The emerging confidence in the safety of commodities is gaining momentum, especially in the local Australian market, as reports of sustained long term demand throughout 2010 filter in from China and India on the back of initiatives such as:
§ US$500 billion to expand it’s highways, airports and other transportation infrastructure assets by 2012
§ Urban population expanding by an average of 3 million people per week for the last 20 years
These two stats reflect the ongoing urbanization of China and India’s population as a strategy to centralize it’s labour force for the purpose of maximizing labour productivity.
-- More than 25% of China’s population are now considered within the traditional middle class of society (more than the total US population) who are realizing a greater power of choice and subscribing to improving ownership of ‘leisure assets’ over time to improve lifestyle quality. This is a significant emerging trend, upon whose demand the manufacturing powerhouses of China and India will grow to meet this consumer demand, not just at home but also abroad as well.
-- Consider also as inflation begins to renew it’s appearance as the economy grows through demand for goods and services, putting pressure on the cost of supply for raw materials that inevitably leads to pressure on wages and the cost of living, the steam in commodities can only be vented by central banks tweaking the interest rate levers against available commercial financing to harness the reins and control the growing economy.
-- Recently, commentators, some of them very noteworthy, have begun to identify companies whose exposure to the commodities markets are considered a good investment as we approach the horizon of a new resurgence in demand.

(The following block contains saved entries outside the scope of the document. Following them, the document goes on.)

$ cat config.mk
export PLATFORM = sky130hd
export DESIGN_NAME = inst_loader
export DESIGN_NICKNAME = d
export VERILOG_FILES = /design/src/rtl/loader_pkg.sv /design/src/rtl/byte_packer.sv /design/src/rtl/inst_loader.sv
export SDC_FILE = /design/constraint.sdc
export NUM_CORES = 1
export LEC_CHECK = 0
export BUFFER_PORTS_ARGS = -buffer_cell sky130_fd_sc_hd__buf_2
export CORE_UTILIZATION = 50
export DETAILED_ROUTE_END_ITERATION = 7
export PLACE_DENSITY = 0.71
export SLEW_MARGIN = 20
export SYNTH_ARGS = -nofsm -noshare
export SYNTH_HDL_FRONTEND = slang
export SYNTH_HIERARCHICAL = 1
export SYNTH_SLANG_ARGS = --single-unit
$ cat constraint.sdc
create_clock -name clk -period 4.67 [get_ports clk]
set_clock_uncertainty 0.15 [all_clocks]
set_input_delay 0.2335 -clock clk [delete_from_list [all_inputs] [get_ports clk]]
set_output_delay 0.2335 -clock clk [all_outputs]
set_load 0.1 [all_outputs]
$ cat src/rtl/loader_pkg.sv
// rtl/loader_pkg.sv - shared loader state encodings and instruction-memory geometry
package loader_pkg;

    localparam int LDR_DATA_WIDTH = 32;
    localparam int LDR_NUM_INSTS  = 512;
    localparam int LDR_ADDR_WIDTH = 9;

    localparam logic [2:0] ST_IDLE  = 3'd0;
    localparam logic [2:0] ST_LOAD  = 3'd1;
    localparam logic [2:0] ST_DRAIN = 3'd2;
    localparam logic [2:0] ST_DONE  = 3'd3;
    localparam logic [2:0] ST_ERR   = 3'd4;

endpackage

$ cat src/rtl/byte_packer.sv
// rtl/byte_packer.sv - little-endian assembly of four stream bytes into one word
module byte_packer (
    input  logic        clk,
    input  logic        rstn,
    input  logic        clear,
    input  logic        in_valid,
    input  logic [7:0]  in_data,
    output logic        word_valid,
    output logic [31:0] word
);

    logic [1:0]  cnt;
    logic [23:0] acc;

    always_ff @(posedge clk or negedge rstn) begin
        if (!rstn) begin
            cnt <= 2'd0;
            acc <= 24'd0;
        end else if (clear) begin
            cnt <= 2'd0;
            acc <= 24'd0;
        end else if (in_valid) begin
            cnt <= cnt + 2'd1;
            case (cnt)
                2'd0:    acc[7:0]   <= in_data;
                2'd1:    acc[15:8]  <= in_data;
                2'd2:    acc[23:16] <= in_data;
                default: acc        <= 24'd0;
            endcase
        end
    end

    // The fourth byte is forwarded combinationally so the word is complete on its accept edge.
    assign word_valid = in_valid && (cnt == 2'd3);
    assign word       = {in_data, acc};

endmodule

“If you want a core position in the resource boom, the easiest approach would be to buy shares in BHP Billiton (BHP). The company is exceptionally well managed and diversified across most commodities. The majority of its mines are in Australia, a nation which should also benefit this century from being resource-rich and close to China.” Dr Stephen Leeb, 17 Feb 2010.

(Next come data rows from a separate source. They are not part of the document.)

### src/rtl/riscv_dmem_mmio_if.sv
// Data-port bundle between the core's M stage and the data-side responder.
interface riscv_dmem_mmio_if;
  logic        MemWriteM;
  logic [31:0] ALUResultM;
  logic [31:0] WriteDataM;
  logic [31:0] ReadDataM;

  modport master (
    output MemWriteM,
    output ALUResultM,
    output WriteDataM,
    input  ReadDataM
  );

  modport slave (
    input  MemWriteM,
    input  ALUResultM,
    input  WriteDataM,
    output ReadDataM
  );
endinterface

### src/rtl/riscv_dmem_mmio.sv
// riscv_dmem_mmio: data-side responder for the pipelined RV32 core.
// Word RAM at addr[31]==0. The MMIO page at 0x800000xx holds LED, CYCLE, TXDATA and STATUS.
// Loads are combinational (zero latency). Stores commit on the rising clock edge.
// Optional UART TX (8N1) is enabled with the macro RISCV_DMEM_UART_EN. Without it,
// uart_tx is tied high, and TXDATA/STATUS read as zero and ignore writes.
module riscv_dmem_mmio #(
  parameter int unsigned DEPTH   = 64,
  parameter int unsigned CLK_DIV = 16
) (
  input  logic                 clk,
  input  logic                 reset,
  riscv_dmem_mmio_if.slave     bus,
  output logic [7:0]           led,
  output logic                 uart_tx
);

  localparam int unsigned AW = $clog2(DEPTH);

  logic [31:0]   addr;
  logic          we;
  logic          ram_hit;
  logic          mmio_hit;
  logic [5:0]    reg_sel;
  logic [AW-1:0] idx;
  logic          led_wr;
  logic          cyc_wr;
  logic [31:0]   cycle;
  logic [31:0]   status_rd;
  logic [31:0]   mem [DEPTH];
  logic          unused_addr_bits;

  assign addr             = bus.ALUResultM;
  assign we               = bus.MemWriteM;
  assign ram_hit          = ~addr[31];
  assign mmio_hit         = (addr[31:8] == 24'h800000);
  assign reg_sel          = addr[7:2];
  assign idx              = addr[AW+1:2];
  assign led_wr           = we && mmio_hit && (reg_sel == 6'd0);
  assign cyc_wr           = we && mmio_hit && (reg_sel == 6'd1);
  assign unused_addr_bits = ^addr[1:0];

  // Word RAM: written on a RAM hit; not reset.
  always_ff @(posedge clk) begin
    if (we && ram_hit)
      mem[idx] <= bus.WriteDataM;
  end

  // LED register and free-running cycle counter. A write to CYCLE replaces the increment.
  always_ff @(posedge clk or negedge reset) begin
    if (!reset) begin
      led   <= '0;
      cycle <= '0;
    end else begin
      if (led_wr)
        led <= bus.WriteDataM[7:0];
      if (cyc_wr)
        cycle <= bus.WriteDataM;
      else
        cycle <= cycle + 32'd1;
    end
  end

`ifdef RISCV_DMEM_UART_EN
  localparam int unsigned CW = $clog2(CLK_DIV);
  localparam logic [CW-1:0] CNT_LAST = CW'(CLK_DIV - 1);

  typedef enum logic [1:0] {
    S_IDLE,
    S_START,
    S_DATA,
    S_STOP
  } uart_state_t;

  uart_state_t   state;
  logic [CW-1:0] cnt;
  logic [2:0]    bit_idx;
  logic [2:0]    bit_nxt;
  logic [7:0]    shreg;
  logic          overrun;
  logic          tx_q;
  logic          tx_wr;
  logic          status_wr;
  logic          accept;
  logic          drop;
  logic          busy;

  assign tx_wr     = we && mmio_hit && (reg_sel == 6'd2);
  assign status_wr = we && mmio_hit && (reg_sel == 6'd3);
  assign accept    = tx_wr && (state == S_IDLE);
  assign drop      = tx_wr && (state != S_IDLE);
  assign busy      = (state != S_IDLE) || accept;
  assign bit_nxt   = bit_idx + 3'd1;
  assign status_rd = {30'd0, overrun, busy};
  assign uart_tx   = tx_q;

  // UART TX FSM. The line level is registered and is updated together with each state
  // transition, so it changes exactly on bit-period boundaries.
  always_ff @(posedge clk or negedge reset) begin
    if (!reset) begin
      state   <= S_IDLE;
      cnt     <= '0;
      bit_idx <= '0;
      shreg   <= '0;
      tx_q    <= 1'b1;
      overrun <= 1'b0;
    end else begin
      if (drop)
        overrun <= 1'b1;
      else if (status_wr)
        overrun <= 1'b0;

      case (state)
        S_IDLE: begin
          tx_q <= 1'b1;
          if (accept) begin
            shreg <= bus.WriteDataM[7:0];
            state <= S_START;
            cnt   <= '0;
            tx_q  <= 1'b0;
          end
        end
        S_START: begin
          if (cnt == CNT_LAST) begin
            state   <= S_DATA;
            cnt     <= '0;
            bit_idx <= '0;
            tx_q    <= shreg[0];
          end else begin
            cnt <= cnt + 1'b1;
          end
        end
        S_DATA: begin
          if (cnt == CNT_LAST) begin
            cnt <= '0;
            if (bit_idx == 3'd7) begin
              state <= S_STOP;
              tx_q  <= 1'b1;
            end else begin
              bit_idx <= bit_nxt;
              tx_q    <= shreg[bit_nxt];
            end
          end else begin
            cnt <= cnt + 1'b1;
          end
        end
        S_STOP: begin
          if (cnt == CNT_LAST) begin
            state <= S_IDLE;
            cnt   <= '0;
          end else begin
            cnt <= cnt + 1'b1;
          end
        end
        default: begin
          state <= S_IDLE;
          tx_q  <= 1'b1;
        end
      endcase
    end
  end
`else
  assign status_rd = '0;
  assign uart_tx   = 1'b1;
`endif

  // Combinational load data. Unmapped addresses and TXDATA read as zero.
  always_comb begin
    bus.ReadDataM = '0;
    if (ram_hit) begin
      bus.ReadDataM = mem[idx];
    end else if (mmio_hit) begin
      case (reg_sel)
        6'd0:    bus.ReadDataM = {24'd0, led};
        6'd1:    bus.ReadDataM = cycle;
        6'd3:    bus.ReadDataM = status_rd;
        default: bus.ReadDataM = '0;
      endcase
    end
  end

endmodule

“The company (NYSE:BHP) operates in virtually every corner of the world, including Canada, and is perfectly positioned to take advantage of both emerging market growth and future inflationary pressures which will drive up the cost of commodities worldwide.” Glen Rogers, 22 Feb 2010.
“This year, with nightmares of economic Armageddon having largely abated, base metal spot prices up across the board, and Chinese steel output at record levels, iron ore producers are back in the driver's seat. Indeed, China's continued appetite for seaborne ore will be the biggest demand-side driver of benchmark price negotiations.” Morningstar, 22 Feb 2010.

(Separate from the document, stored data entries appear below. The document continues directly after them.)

<file path="config.mk">
export PLATFORM = sky130hd
export DESIGN_NAME = hangman_judge
export DESIGN_NICKNAME = d
export VERILOG_FILES = /design/src/rtl/hangman_pkg.sv /design/src/rtl/hangman_letter_match.sv /design/src/rtl/hangman_judge.sv
export SDC_FILE = /design/constraint.sdc
export NUM_CORES = 1
export LEC_CHECK = 0
export ABC_AREA = 1
export CORE_UTILIZATION = 55
export DETAILED_ROUTE_END_ITERATION = 10
export GPL_TIMING_DRIVEN = 0
export PLACE_DENSITY_LB_ADDON = 0.1
export SKIP_LAST_GASP = 1
export SLEW_MARGIN = 25
export SYNTH_ARGS = -nofsm -noshare
export SYNTH_HDL_FRONTEND = slang
export SYNTH_HIERARCHICAL = 1
export SYNTH_SLANG_ARGS = --single-unit
</file>
<file path="constraint.sdc">
create_clock -name clk -period 3.3 [get_ports clk]
set_input_delay 0.495 -clock clk [delete_from_list [all_inputs] [get_ports clk]]
set_output_delay 0.495 -clock clk [all_outputs]
set_load 0.02 [all_outputs]
</file>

-- Looking forward to the remainder of the year and 2011 in the commodities markets, we are going to see continued rising demand from the emerging economies group led by China and India, as recently supported by comments included in the recent IMF World Economic Outlook Update released on 26th Jan 2010.
“Growth in emerging and developing economies is expected to rise to about 6 percent in 2010, following a modest 2 percent in 2009. The new projection reflects an upward revision of almost 1 percentage point. In 2011, output is projected to accelerate further… …Commodity prices rose strongly during the early stages of the recovery, despite generally high inventories. To a large extent, this was due to the buoyant recovery in emerging Asia, to the onset of recovery in other emerging and developing economies more generally, and to the improvement in global financial conditions.
Looking ahead, commodity prices are expected to rise a bit further supported by the strength of global demand, especially from emerging economies.”
--The opportunities that exists for market participants who are actively looking for trading opportunities over the remainder of 2010 will continue to resurface many times as the advanced and emerging global sectors grow and demand intensifies towards the end of this year.